─── Record excerpts

===== config.mk =====
export PLATFORM = sky130hd
export DESIGN_NAME = alu_exec
export DESIGN_NICKNAME = d
export VERILOG_FILES = /design/src/rtl/alu_exec.sv
export SDC_FILE = /design/constraint.sdc
export NUM_CORES = 1
export LEC_CHECK = 0
export ABC_AREA = 0
export BUFFER_PORTS_ARGS = -buffer_cell sky130_fd_sc_hd__buf_4
export CORE_MARGIN = 5
export CORE_UTILIZATION = 45
export DETAILED_ROUTE_END_ITERATION = 16
export SETUP_SLACK_MARGIN = 0.15
export SLEW_MARGIN = 20
export SYNTH_ARGS = -nofsm -noshare
export SYNTH_HDL_FRONTEND = slang
export SYNTH_SLANG_ARGS = --single-unit

===== constraint.sdc =====
create_clock -name clk -period 6.7 [get_ports clk]
set_input_delay 1.34 -clock clk [delete_from_list [all_inputs] [get_ports clk]]
set_output_delay 1.34 -clock clk [all_outputs]
set_load 0.01 [all_outputs]
[config.mk]
export PLATFORM = sky130hd
export DESIGN_NAME = iq_demod_decim
export DESIGN_NICKNAME = d
export VERILOG_FILES = /design/src/rtl/iq_demod_pkg.sv /design/src/rtl/iq_nco_lut.sv /design/src/rtl/iq_demod_decim.sv
export SDC_FILE = /design/constraint.sdc
export NUM_CORES = 2
export LEC_CHECK = 0
export CAP_MARGIN = 20
export CORE_ASPECT_RATIO = 0.75
export CORE_UTILIZATION = 55
export CTS_CLUSTER_DIAMETER = 50
export DETAILED_ROUTE_END_ITERATION = 8
export GPL_ROUTABILITY_DRIVEN = 0
export GPL_TIMING_DRIVEN = 1
export HOLD_SLACK_MARGIN = 0.12
export MAX_ROUTING_LAYER = met4
export PLACE_DENSITY_LB_ADDON = 0.2
export SYNTH_ARGS = -nofsm -noshare
export SYNTH_HDL_FRONTEND = slang
export SYNTH_SLANG_ARGS = --single-unit
[constraint.sdc]
create_clock -name CLK -period 8.7 [get_ports CLK]
set_input_delay 0.87 -clock CLK [delete_from_list [all_inputs] [get_ports CLK]]
set_output_delay 0.87 -clock CLK [all_outputs]
set_load 0.005 [all_outputs]
[src/rtl/iq_demod_pkg.sv]
// Shared types and elaboration-time helpers for the IQ lock-in demodulator/decimator.
package iq_demod_pkg;

    typedef enum logic [1:0] {
        QUAD_0 = 2'd0,
        QUAD_1 = 2'd1,
        QUAD_2 = 2'd2,
        QUAD_3 = 2'd3
    } quad_e;

    localparam real PI = 3.14159265358979323846;

    function automatic int amp(input int data_w);
        return (1 << (data_w - 1)) - 1;
    endfunction

    function automatic int acc_width(input int data_w, input int log2_decim);
        return 2 * data_w + log2_decim;
    endfunction

    // First-quadrant sine table entry k; int'() on a real rounds to nearest.
    function automatic int quarter_sin(input int data_w, input int lut_aw, input int k);
        real ang;
        ang = 2.0 * PI * real'(k) / real'(1 << lut_aw);
        return int'(real'(amp(data_w)) * $sin(ang));
    endfunction

endpackage
## config.mk

```make
export PLATFORM = sky130hd
export DESIGN_NAME = mult_arb
export DESIGN_NICKNAME = d
export VERILOG_FILES = /design/src/rtl/mult_arb.sv
export SDC_FILE = /design/constraint.sdc
export NUM_CORES = 1
export LEC_CHECK = 0
export ABC_CLOCK_PERIOD_IN_PS = 5600
export BUFFER_PORTS_ARGS = -buffer_cell sky130_fd_sc_hd__buf_2
export CAP_MARGIN = 20
export CORE_ASPECT_RATIO = 2
export CORE_MARGIN = 2
export CORE_UTILIZATION = 56
export CTS_BUF_LIST = sky130_fd_sc_hd__clkbuf_4 sky130_fd_sc_hd__clkbuf_8
export DETAILED_ROUTE_END_ITERATION = 8
export GPL_ROUTABILITY_DRIVEN = 1
export GPL_TIMING_DRIVEN = 0
export PLACE_DENSITY = 0.78
export RECOVER_POWER = 50
export SLEW_MARGIN = 0
export SYNTH_ARGS = -nofsm -noshare
export SYNTH_HDL_FRONTEND = slang
export SYNTH_SLANG_ARGS = --single-unit
export TNS_END_PERCENT = 50
```

## constraint.sdc

```tcl
create_clock -name clk -period 5.6 [get_ports clk]
set_clock_uncertainty 0.2 [all_clocks]
set_input_delay 0.84 -clock clk [delete_from_list [all_inputs] [get_ports clk]]
set_output_delay 0.84 -clock clk [all_outputs]
set_load 0.05 [all_outputs]
```

## src/rtl/mult_arb.sv

```systemverilog
// mult_arb: two requesters share one pipelined WxW multiplier.
// Round-robin arbitration on the request side; products come back on the
// requesting channel after LAT cycles, as a one-cycle pulse.
// Optional build macro MULT_ARB_FIXED_PRIO_EN: ch0 always wins contention
// and the round-robin pointer is removed (ch1 may starve).

module mult_arb #(
    parameter int W   = 8,
    parameter int LAT = 2
) (
    input  logic           clk,
    input  logic           rst,
    input  logic [W-1:0]   ch0_din_a,
    input  logic [W-1:0]   ch0_din_b,
    input  logic           ch0_sign,
    input  logic           ch0_vld,
    output logic           ch0_rdy,
    input  logic [W-1:0]   ch1_din_a,
    input  logic [W-1:0]   ch1_din_b,
    input  logic           ch1_sign,
    input  logic           ch1_vld,
    output logic           ch1_rdy,
    output logic [2*W-1:0] ch0_dout,
    output logic           ch0_dout_vld,
    output logic [2*W-1:0] ch1_dout,
    output logic           ch1_dout_vld,
    output logic           busy
);

    // Handshake: a request transfers on a cycle where chX_vld && chX_rdy.
    // While vld=1 and rdy=0 the requester holds din/sign stable; rdy is a
    // combinational grant, never asserted during rst, at most one per cycle.

    typedef struct packed {
        logic         vld;
        logic         tag;   // 0 = ch0, 1 = ch1
        logic         sign;
        logic [W-1:0] a;
        logic [W-1:0] b;
    } stage_t;

    logic           acc;
    logic           acc_tag;
    logic           acc_sign;
    logic [W-1:0]   acc_a;
    logic [W-1:0]   acc_b;
    stage_t         last;
    logic           pipe_any;
    logic [2*W-1:0] ext_a;
    logic [2*W-1:0] ext_b;
    logic [2*W-1:0] prod;

`ifdef MULT_ARB_FIXED_PRIO_EN
    // Fixed priority grant: ch1 only gets the multiplier when ch0 is idle.
    always_comb begin
        ch0_rdy = 1'b0;
        ch1_rdy = 1'b0;
        if (!rst) begin
            if (ch0_vld)
                ch0_rdy = 1'b1;
            else if (ch1_vld)
                ch1_rdy = 1'b1;
        end
    end
`else
    // ptr = 0 favours ch0, ptr = 1 favours ch1.
    logic ptr;

    // Round-robin grant: pointer only matters when both channels request.
    always_comb begin
        ch0_rdy = 1'b0;
        ch1_rdy = 1'b0;
        if (!rst) begin
            if (ch0_vld && (!ch1_vld || !ptr))
                ch0_rdy = 1'b1;
            else if (ch1_vld)
                ch1_rdy = 1'b1;
        end
    end

    // After an accept, favour the channel that was not granted.
    always_ff @(posedge clk) begin
        if (rst)
            ptr <= 1'b0;
        else if (acc)
            ptr <= ~acc_tag;
    end
`endif

    // Select the accepted channel's operands for pipeline entry.
    always_comb begin
        acc      = ch0_rdy | ch1_rdy;
        acc_tag  = ch1_rdy;
        acc_a    = ch1_rdy ? ch1_din_a : ch0_din_a;
        acc_b    = ch1_rdy ? ch1_din_b : ch0_din_b;
        acc_sign = ch1_rdy ? ch1_sign  : ch0_sign;
    end

    // Operand pipeline: LAT-1 registered stages feed the output register,
    // so the total accept-to-result latency is exactly LAT.
    if (LAT <= 1) begin : g_no_pipe
        assign last     = '{vld: acc, tag: acc_tag, sign: acc_sign, a: acc_a, b: acc_b};
        assign pipe_any = 1'b0;
    end else begin : g_pipe
        stage_t pipe [LAT-1];

        // Shift accepted operands and their channel tag toward the multiplier.
        always_ff @(posedge clk) begin
            if (rst) begin
                for (int k = 0; k < LAT-1; k++)
                    pipe[k] <= '0;
            end else begin
                pipe[0] <= '{vld: acc, tag: acc_tag, sign: acc_sign, a: acc_a, b: acc_b};
                for (int k = 1; k < LAT-1; k++)
                    pipe[k] <= pipe[k-1];
            end
        end

        // Any occupied stage means a result is still owed.
        always_comb begin
            pipe_any = 1'b0;
            for (int k = 0; k < LAT-1; k++)
                pipe_any = pipe_any | pipe[k].vld;
        end

        assign last = pipe[LAT-2];
    end

    // Extend each operand to 2W bits (sign or zero) and keep the low 2W bits
    // of the product; this is exact for every signed and unsigned pair.
    always_comb begin
        ext_a = {{W{last.sign & last.a[W-1]}}, last.a};
        ext_b = {{W{last.sign & last.b[W-1]}}, last.b};
        prod  = ext_a * ext_b;
    end

    // Route the finished product to the tagged channel; the other channel's
    // dout holds. busy covers every request whose pulse is still to come.
    always_ff @(posedge clk) begin
        if (rst) begin
            ch0_dout     <= '0;
            ch0_dout_vld <= 1'b0;
            ch1_dout     <= '0;
            ch1_dout_vld <= 1'b0;
            busy         <= 1'b0;
        end else begin
            ch0_dout_vld <= last.vld & ~last.tag;
            ch1_dout_vld <= last.vld &  last.tag;
            if (last.vld && !last.tag)
                ch0_dout <= prod;
            if (last.vld && last.tag)
                ch1_dout <= prod;
            busy <= acc | pipe_any;
        end
    end

endmodule

```

==> run metrics <==
Crit. Startpoint=g_pipe.pipe[0][11]$_SDFF_PP0_; period utilization=95.2%; fin nets=766; initial antenna violation count=0; Non-Filler Cell Area, Final=5260 um2; first drt pass iteration count=6; Critical Path AT=5.32 ns; Vias per Instance=5.31; dpl cells=726; drc violations=0; simple-gate area share of the yosys netlist=19.7%; first-pass GRT wire length=18600 um; worst min-delay path class=flop to flop; number of inserted diodes=0; total power=0.999 mW; Layout Cells excl Fill=731; clock tree buffer depth=2; Max Cap Viol=0; crit start category=flop; Switching Power=0.377 mW; Seq/Total Area, Yosys=23.5%; part of the power in registers=44.0%; DRT iter0 DRCs=148; total vias in the final route=3883; Die Span X=68.7 um; RSZ-0062 raised after global routing=no; worst skew pair latency=0.32 ns; hold path cells=2; layout cell share with drive strength beyond 1=10.4%; Yosys cell types=40; Post-DRT Antenna Nets=0; row count=47; max frequency=188 MHz; Mapped Area=4690 um2; sw frac=37.7%; compound-gate portion of the synthesized area=8.70%; Final Wtd Congestion=0.878; TritonCTS sink count=55; I/O Buffers=74; postcts setup bufs=0; vias in the first global route=4306; Async SR Flop Fraction=0%; cts bufs inserted=5; warnings from Yosys=0; endpoints failing hold=0; Crit Path Max Fanout=9; CTS tree=yes; Setup Crit Path Kind=flop to flop; Total Wirelength=11000 um; Total Die Area=9160 um2; Internal=0.622 mW; Leakage=2.57 nW; CP required=5.59 ns; Starting Density=57.3%; Comb pwr share=33.6%; Clk pwr share=22.4%; Hold Startpoint=ch1_dout[1]$_SDFFE_PP0P_; gr usage total=26.9%; Slew Limit Headroom=58.7%; minimum clock period=5.33 ns; fraction of synthesized area in multiplexers=0%; Syn-to-layout area delta=12.3%; Place WS=-0.160 ns; slew of the pin with the lowest slew margin=0.623 ns; power density cells=190 nW/um2; CTS Root Buffer Type=clkbuf_8; # setup viols final=0; R2R cell count=18; Overflow after GRT=0; Most used DFF post-synth=dfxtp_1; Core ar.=8170 um2; Avg WL per Cell=15.1 um; Mapped Cells=554; Synth Area in Adders=35.7%; Post-synth EDFFs=0; Slew Limit Fails=0; xor/xnor share of the synthesized area=2.70%; Max VDD drop=0.252 mV; IO Count=75; r2r startpoint=g_pipe.pipe[0][11]$_SDFF_PP0_; clock-pin transition on the worst setup and hold timing paths=0.10 ns; dpl hpwl=9390 um; element type at the critical path end=flop; Die Y=133 um; status=finished clean; Fin Hold WS=0.265 ns; Avg Cell Area, Syn=8.46 um2; placed cell area=5180 um2; H-Tree Depth=2; Seq cells post-synth=55; largest family of logic cells by synthesized area=adder cells; largest net degree at the start of global routing=19; fill count=710; Final WS setup=0.271 ns; Net Count, Synth=688
critical path: stages (launching register included):
cell and delay, ns:
dfxtp_1 0.31, clkbuf_1 0.24, and2_1 0.26, fa_1 0.48, inv_1 0.06, fa_1 0.53
inv_1 0.06, fa_1 0.53, fa_1 0.55, inv_1 0.06, fa_1 0.54, inv_1 0.04
ha_1 0.33, o21a_1 0.22, o31ai_4 0.08, a221oi_1 0.14, or3_1 0.39, nand3_1 0.11
a21oi_1 0.07
metrics by stage:
step | TNS, ns | utilization (%)
after global routing | 0 | 64.4
after detailed placement | -0.370 | 63.4
after CTS | 0 | 64.6
final | 0 | 64.4
after floorplan | 0 | -
after global placement | -0.0890 | 63.4
state kept, by name, summed over array words and instances (netlist names):
signal        flops
g_pipe.pipe      19
ch0_dout         16
ch1_dout         16
busy              1
ch0_dout_vld      1
ch1_dout_vld      1
ptr               1
power by group through the flow:
stage / Combinational [mW] / Clock, mW / Sequential [mW]
3_5_place_dp: 0.342 / 0 / 0.442
5_1_grt: 0.376 / 0.239 / 0.442
4_1_cts: 0.346 / 0.227 / 0.433
3_3_place_gp: 0.330 / 0 / 0.441
2_1_floorplan: 0.204 / 0 / 0.479
6_report: 0.336 / 0.224 / 0.439
cells by family after synthesis:
| kind of cell | Yosys count |
|---|---|
| simple gates | 202 |
| buf+inv | 120 |
| fa+ha+maj | 96 |
| compound gates | 69 |
| flops | 55 |
| xor+xnor | 12 |
what timing repair did:
item	4_1_cts	5_1_grt
setup endpoints to repair	6	8
resized for setup	2	10
hold endpoints to repair	0	0
hold buffers	0	0
layout by cell type, fill, tap and decap left out, types with 20 or more instances in the layout:
cell type and count:
buf_2 44, ha_1 33, inv_1 89, a21oi_1 44
dfxtp_1 55, nor2_1 20, nand2_1 115, fa_1 63
clkbuf_1 51, and2_1 34
synthesized netlist by cell type, drive strengths merged, types with 3 or more instances:
cell type	n	share of area [%]
inv	93	7.4
nor2	20	1.6
nand3	8	0.85
nand2	117	9.4
o21ai	4	0.43
a21oi	44	4.7
clkbuf	23	1.8
and2	35	4.7
dfxtp	55	23
buf	3	0.27
xor2	3	0.56
or2	4	0.53
a211oi	7	1.1
nand2b	3	0.40
fa	63	27
ha	33	8.8
a21boi	3	0.48
xnor2	8	1.7
cell type report:
| type | instances | area [um2] | area share [%] |
|---|---|---|---|
| plain buffers | 23 | 93.8 | 1.78 |
| clock buffers | 5 | 68.8 | 1.31 |
| clock inverters | 3 | 23.8 | 0.452 |
| inverters | 94 | 357 | 6.78 |
| multi-input cells | 379 | 3160 | 60.1 |
| flip-flops and latches | 55 | 1100 | 20.9 |
| well taps | 98 | 123 | 2.33 |
| repair buffers | 74 | 333 | 6.33 |
layer usage:
metal,track usage [%],share of wire [%],routed length [um],vias to the layer above
met5,0,0,0,-
met4,13.6,3.7,403,0
met3,2.79,2.9,324,38
met2,52.0,60,6600,101
met1,25.8,34,3700,1895
li1,-,-,-,1849
path summary, 6_finish.rpt:
path / to / slack, ns
max reg2reg: ch0_dout[15]$_SDFFE_PP0P_ / 0.27
min: ch1_dout[1]$_SDFFE_PP0P_ / 0.27
max: ch0_dout[15]$_SDFFE_PP0P_ / 0.27
min reg2reg: ch1_dout[1]$_SDFFE_PP0P_ / 0.27
Power figures use the tool's default switching activity.
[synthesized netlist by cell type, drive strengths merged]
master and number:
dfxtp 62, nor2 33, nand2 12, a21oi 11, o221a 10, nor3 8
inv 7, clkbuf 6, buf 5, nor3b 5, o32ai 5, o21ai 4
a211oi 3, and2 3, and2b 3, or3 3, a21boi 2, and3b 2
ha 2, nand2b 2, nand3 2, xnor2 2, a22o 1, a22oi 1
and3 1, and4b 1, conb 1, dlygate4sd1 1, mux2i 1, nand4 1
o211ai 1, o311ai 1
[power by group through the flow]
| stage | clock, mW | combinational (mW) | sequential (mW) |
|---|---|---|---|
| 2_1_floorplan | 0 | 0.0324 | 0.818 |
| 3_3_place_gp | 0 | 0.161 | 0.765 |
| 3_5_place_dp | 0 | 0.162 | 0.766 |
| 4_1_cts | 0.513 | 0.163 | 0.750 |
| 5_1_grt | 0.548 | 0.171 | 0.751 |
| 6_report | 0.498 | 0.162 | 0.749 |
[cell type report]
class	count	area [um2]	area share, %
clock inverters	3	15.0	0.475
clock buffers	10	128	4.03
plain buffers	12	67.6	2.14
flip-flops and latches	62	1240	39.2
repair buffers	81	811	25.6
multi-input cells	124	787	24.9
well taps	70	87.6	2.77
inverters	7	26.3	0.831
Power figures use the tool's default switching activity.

──────

What you should do
In the entries above, find the line holding "6_report: 0.336 / 0.224 / 0.439" and the line holding "clkbuf_1 51, and2_1 34"; print both of them and every line between, exactly, and nothing else.

Problem solution
6_report: 0.336 / 0.224 / 0.439
cells by family after synthesis:
| kind of cell | Yosys count |
|---|---|
| simple gates | 202 |
| buf+inv | 120 |
| fa+ha+maj | 96 |
| compound gates | 69 |
| flops | 55 |
| xor+xnor | 12 |
what timing repair did:
item	4_1_cts	5_1_grt
setup endpoints to repair	6	8
resized for setup	2	10
hold endpoints to repair	0	0
hold buffers	0	0
layout by cell type, fill, tap and decap left out, types with 20 or more instances in the layout:
cell type and count:
buf_2 44, ha_1 33, inv_1 89, a21oi_1 44
dfxtp_1 55, nor2_1 20, nand2_1 115, fa_1 63
clkbuf_1 51, and2_1 34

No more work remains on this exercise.